The AmTrust acquisition will help unlock value in several respects. First, it renders the firm less dependent on wholesale debt, while improving interest margins. Cost of funds will diminish as greater scales in deposit help mitigate risk in securing markets. Revenue was up for the recent quarter, as operating expenses fell. Further, greater provisions for loan losses was noted. Going forward, I believe dividend yield will be relatively stable and an increase in distributions will overpressure capital growth.

Consensus estimates for NYCB's EPS forecast that it will decline by 2.8% to $1.06 in 2012, and then grow by 5.7% and 11.6% in the following two years. Modeling a CAGR of 4.7% for EPS over the next three years and then discounting backwards by a WACC of 9% yields a fair value figure of $16.08, implying 26.7% upside.

HCB, on the other hand, is expected to have an increasingly smaller balance sheet as loan holdings decline. Accordingly, we can only assume at this point that management is focused on restructuring its portfolio. The recent quarter experienced no gains in securities and, excluding the impact of addressing debt concerns, EPS was 36.4% below consensus. Gross loans are being negatively impacted by several factors: (1) a general leftward shift in demand for purchase mortgages, (2) lower liquidity, and (3) higher repayment levels. The Fed's extension of low interest rates into 2014 will further put pressure on loans. NIM further narrowed to 1.72%.

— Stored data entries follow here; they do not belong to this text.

**src/rtl/mem_arbiter.sv**
```systemverilog
// Two-port (fetch / data) arbiter and sequencer in front of a single-port memory.
// Each grant runs IDLE -> ACCESS -> DONE: one mem_en_o pulse, then a one-cycle ack.
module mem_arbiter #(
   parameter int WORD_SIZE = 32,
   parameter int MEM_SIZE  = 1024
) (
   input  logic                 clk_i,
   input  logic                 rst_i,
   input  logic                 if_req_i,
   input  logic [WORD_SIZE-1:0] if_addr_i,
   output logic                 if_ack_o,
   output logic [WORD_SIZE-1:0] if_rdata_o,
   output logic                 if_err_o,
   input  logic                 d_req_i,
   input  logic                 d_we_i,
   input  logic [WORD_SIZE-1:0] d_addr_i,
   input  logic [WORD_SIZE-1:0] d_wdata_i,
   output logic                 d_ack_o,
   output logic [WORD_SIZE-1:0] d_rdata_o,
   output logic                 d_err_o,
   output logic                 mem_en_o,
   output logic                 mem_read_o,
   output logic                 mem_write_o,
   output logic [WORD_SIZE-1:0] mem_addr_base_o,
   output logic [WORD_SIZE-1:0] mem_addr_offset_o,
   output logic [WORD_SIZE-1:0] mem_wdata_o,
   input  logic [WORD_SIZE-1:0] mem_rdata_i,
   output logic                 busy_o,
   output logic                 grant_o
);

   typedef enum logic [1:0] {
      S_IDLE   = 2'd0,
      S_ACCESS = 2'd1,
      S_DONE   = 2'd2
   } state_t;

   state_t                 r_state;
   state_t                 w_next;
   logic                   r_last_grant;
   logic                   r_err;
   logic                   r_grant;
   logic                   r_read;
   logic                   r_write;
   logic [WORD_SIZE-1:0]   r_addr;
   logic [WORD_SIZE-1:0]   r_wdata;
   logic                   r_if_ack;
   logic                   r_if_err;
   logic [WORD_SIZE-1:0]   r_if_rdata;
   logic                   r_d_ack;
   logic                   r_d_err;
   logic [WORD_SIZE-1:0]   r_d_rdata;
   logic                   w_any_req;
   logic                   w_sel_data;
   logic [WORD_SIZE-1:0]   w_addr;
   logic [WORD_SIZE-1:0]   w_cap_data;

   // On a tie the data port wins only if fetch was served last.
   always_comb begin
      w_any_req  = if_req_i | d_req_i;
      w_sel_data = d_req_i & (~if_req_i | ~r_last_grant);
      w_addr     = w_sel_data ? d_addr_i : if_addr_i;
      w_cap_data = (r_err | r_write) ? '0 : mem_rdata_i;
   end

   always_comb begin
      w_next = r_state;
      case (r_state)
         S_IDLE:   if (w_any_req) w_next = S_ACCESS;
         S_ACCESS: w_next = S_DONE;
         S_DONE:   w_next = S_IDLE;
         default:  w_next = S_IDLE;
      endcase
   end

   always_ff @(posedge clk_i) begin
      if (rst_i) r_state <= S_IDLE;
      else       r_state <= w_next;
   end

   always_ff @(posedge clk_i) begin
      if (rst_i) begin
         r_last_grant <= 1'b1;
         r_err        <= 1'b0;
         r_grant      <= 1'b0;
         r_read       <= 1'b0;
         r_write      <= 1'b0;
         r_addr       <= '0;
         r_wdata      <= '0;
         r_if_ack     <= 1'b0;
         r_if_err     <= 1'b0;
         r_if_rdata   <= '0;
         r_d_ack      <= 1'b0;
         r_d_err      <= 1'b0;
         r_d_rdata    <= '0;
      end else begin
         case (r_state)
            S_IDLE: begin
               if (w_any_req) begin
                  r_grant      <= w_sel_data;
                  r_last_grant <= w_sel_data;
                  r_addr       <= w_addr;
                  r_read       <= w_sel_data ? ~d_we_i : 1'b1;
                  r_write      <= w_sel_data ? d_we_i : 1'b0;
                  r_wdata      <= w_sel_data ? d_wdata_i : '0;
                  r_err        <= (w_addr >= WORD_SIZE'(MEM_SIZE));
               end
            end
            // Result registers load on the edge ending ACCESS so they are valid in DONE.
            S_ACCESS: begin
               if (r_grant) begin
                  r_d_ack   <= 1'b1;
                  r_d_err   <= r_err;
                  r_d_rdata <= w_cap_data;
               end else begin
                  r_if_ack   <= 1'b1;
                  r_if_err   <= r_err;
                  r_if_rdata <= w_cap_data;
               end
            end
            S_DONE: begin
               r_if_ack   <= 1'b0;
               r_if_err   <= 1'b0;
               r_if_rdata <= '0;
               r_d_ack    <= 1'b0;
               r_d_err    <= 1'b0;
               r_d_rdata  <= '0;
               r_read     <= 1'b0;
               r_write    <= 1'b0;
               r_addr     <= '0;
               r_wdata    <= '0;
               r_err      <= 1'b0;
            end
            default: ;
         endcase
      end
   end

   assign mem_en_o          = (r_state == S_ACCESS) & ~r_err;
   assign mem_read_o        = r_read;
   assign mem_write_o       = r_write;
   assign mem_addr_base_o   = r_addr;
   assign mem_addr_offset_o = '0;
   assign mem_wdata_o       = r_wdata;
   assign busy_o            = (r_state != S_IDLE);
   assign grant_o           = r_grant;
   assign if_ack_o          = r_if_ack;
   assign if_err_o          = r_if_err;
   assign if_rdata_o        = r_if_rdata;
   assign d_ack_o           = r_d_ack;
   assign d_err_o           = r_d_err;
   assign d_rdata_o         = r_d_rdata;

endmodule

```
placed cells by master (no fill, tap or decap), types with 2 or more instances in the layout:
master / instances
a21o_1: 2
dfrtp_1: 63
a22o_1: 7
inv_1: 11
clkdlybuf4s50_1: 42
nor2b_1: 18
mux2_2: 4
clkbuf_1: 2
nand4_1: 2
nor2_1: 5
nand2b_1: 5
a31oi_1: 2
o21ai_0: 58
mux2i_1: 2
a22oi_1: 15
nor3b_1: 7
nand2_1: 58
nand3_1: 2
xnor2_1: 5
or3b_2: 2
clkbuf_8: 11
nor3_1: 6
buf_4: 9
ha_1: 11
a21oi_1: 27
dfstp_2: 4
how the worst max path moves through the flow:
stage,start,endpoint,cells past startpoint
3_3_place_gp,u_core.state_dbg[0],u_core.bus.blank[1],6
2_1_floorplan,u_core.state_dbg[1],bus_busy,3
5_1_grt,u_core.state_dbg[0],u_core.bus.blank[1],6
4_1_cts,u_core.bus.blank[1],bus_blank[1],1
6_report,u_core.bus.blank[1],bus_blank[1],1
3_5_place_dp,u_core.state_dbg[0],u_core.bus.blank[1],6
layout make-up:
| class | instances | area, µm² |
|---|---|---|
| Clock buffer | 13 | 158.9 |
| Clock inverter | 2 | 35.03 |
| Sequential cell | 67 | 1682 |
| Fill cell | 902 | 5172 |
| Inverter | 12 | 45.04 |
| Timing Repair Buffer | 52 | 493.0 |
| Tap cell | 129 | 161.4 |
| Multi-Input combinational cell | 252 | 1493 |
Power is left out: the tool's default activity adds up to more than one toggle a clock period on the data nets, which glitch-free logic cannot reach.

Consensus estimates for HCB's EPS forecast that it will turn positive at $0.61 in 2012, decline by 3.3% in 2013, and then grow by 13.6% in 2013. Assuming a multiple of 13.5x and a conservative 2013 EPS of $0.57, the rough intrinsic value of the stock is $7.70, implying 7.1% upside.

Disclosure: I have no positions in any stocks mentioned, and no plans to initiate any positions within the next 72 hours.

Additional disclosure: The distributor of this research report is not a licensed investment adviser or broker-dealer. Investors are cautioned to perform their own due diligence. We seek business relationships with all of the firms in our coverage. Always discuss investments with a licensed professional before making any financial decision. Statements made within this report may include “forward-looking statements” as stipulated under Section 27A of the Securities Act of 1933, Section 21E of the Securities Act of 1934, and the Private Securities Litigation Reform Act of 1995. Since these statements are uncertain, actual results may be materially different from those expected.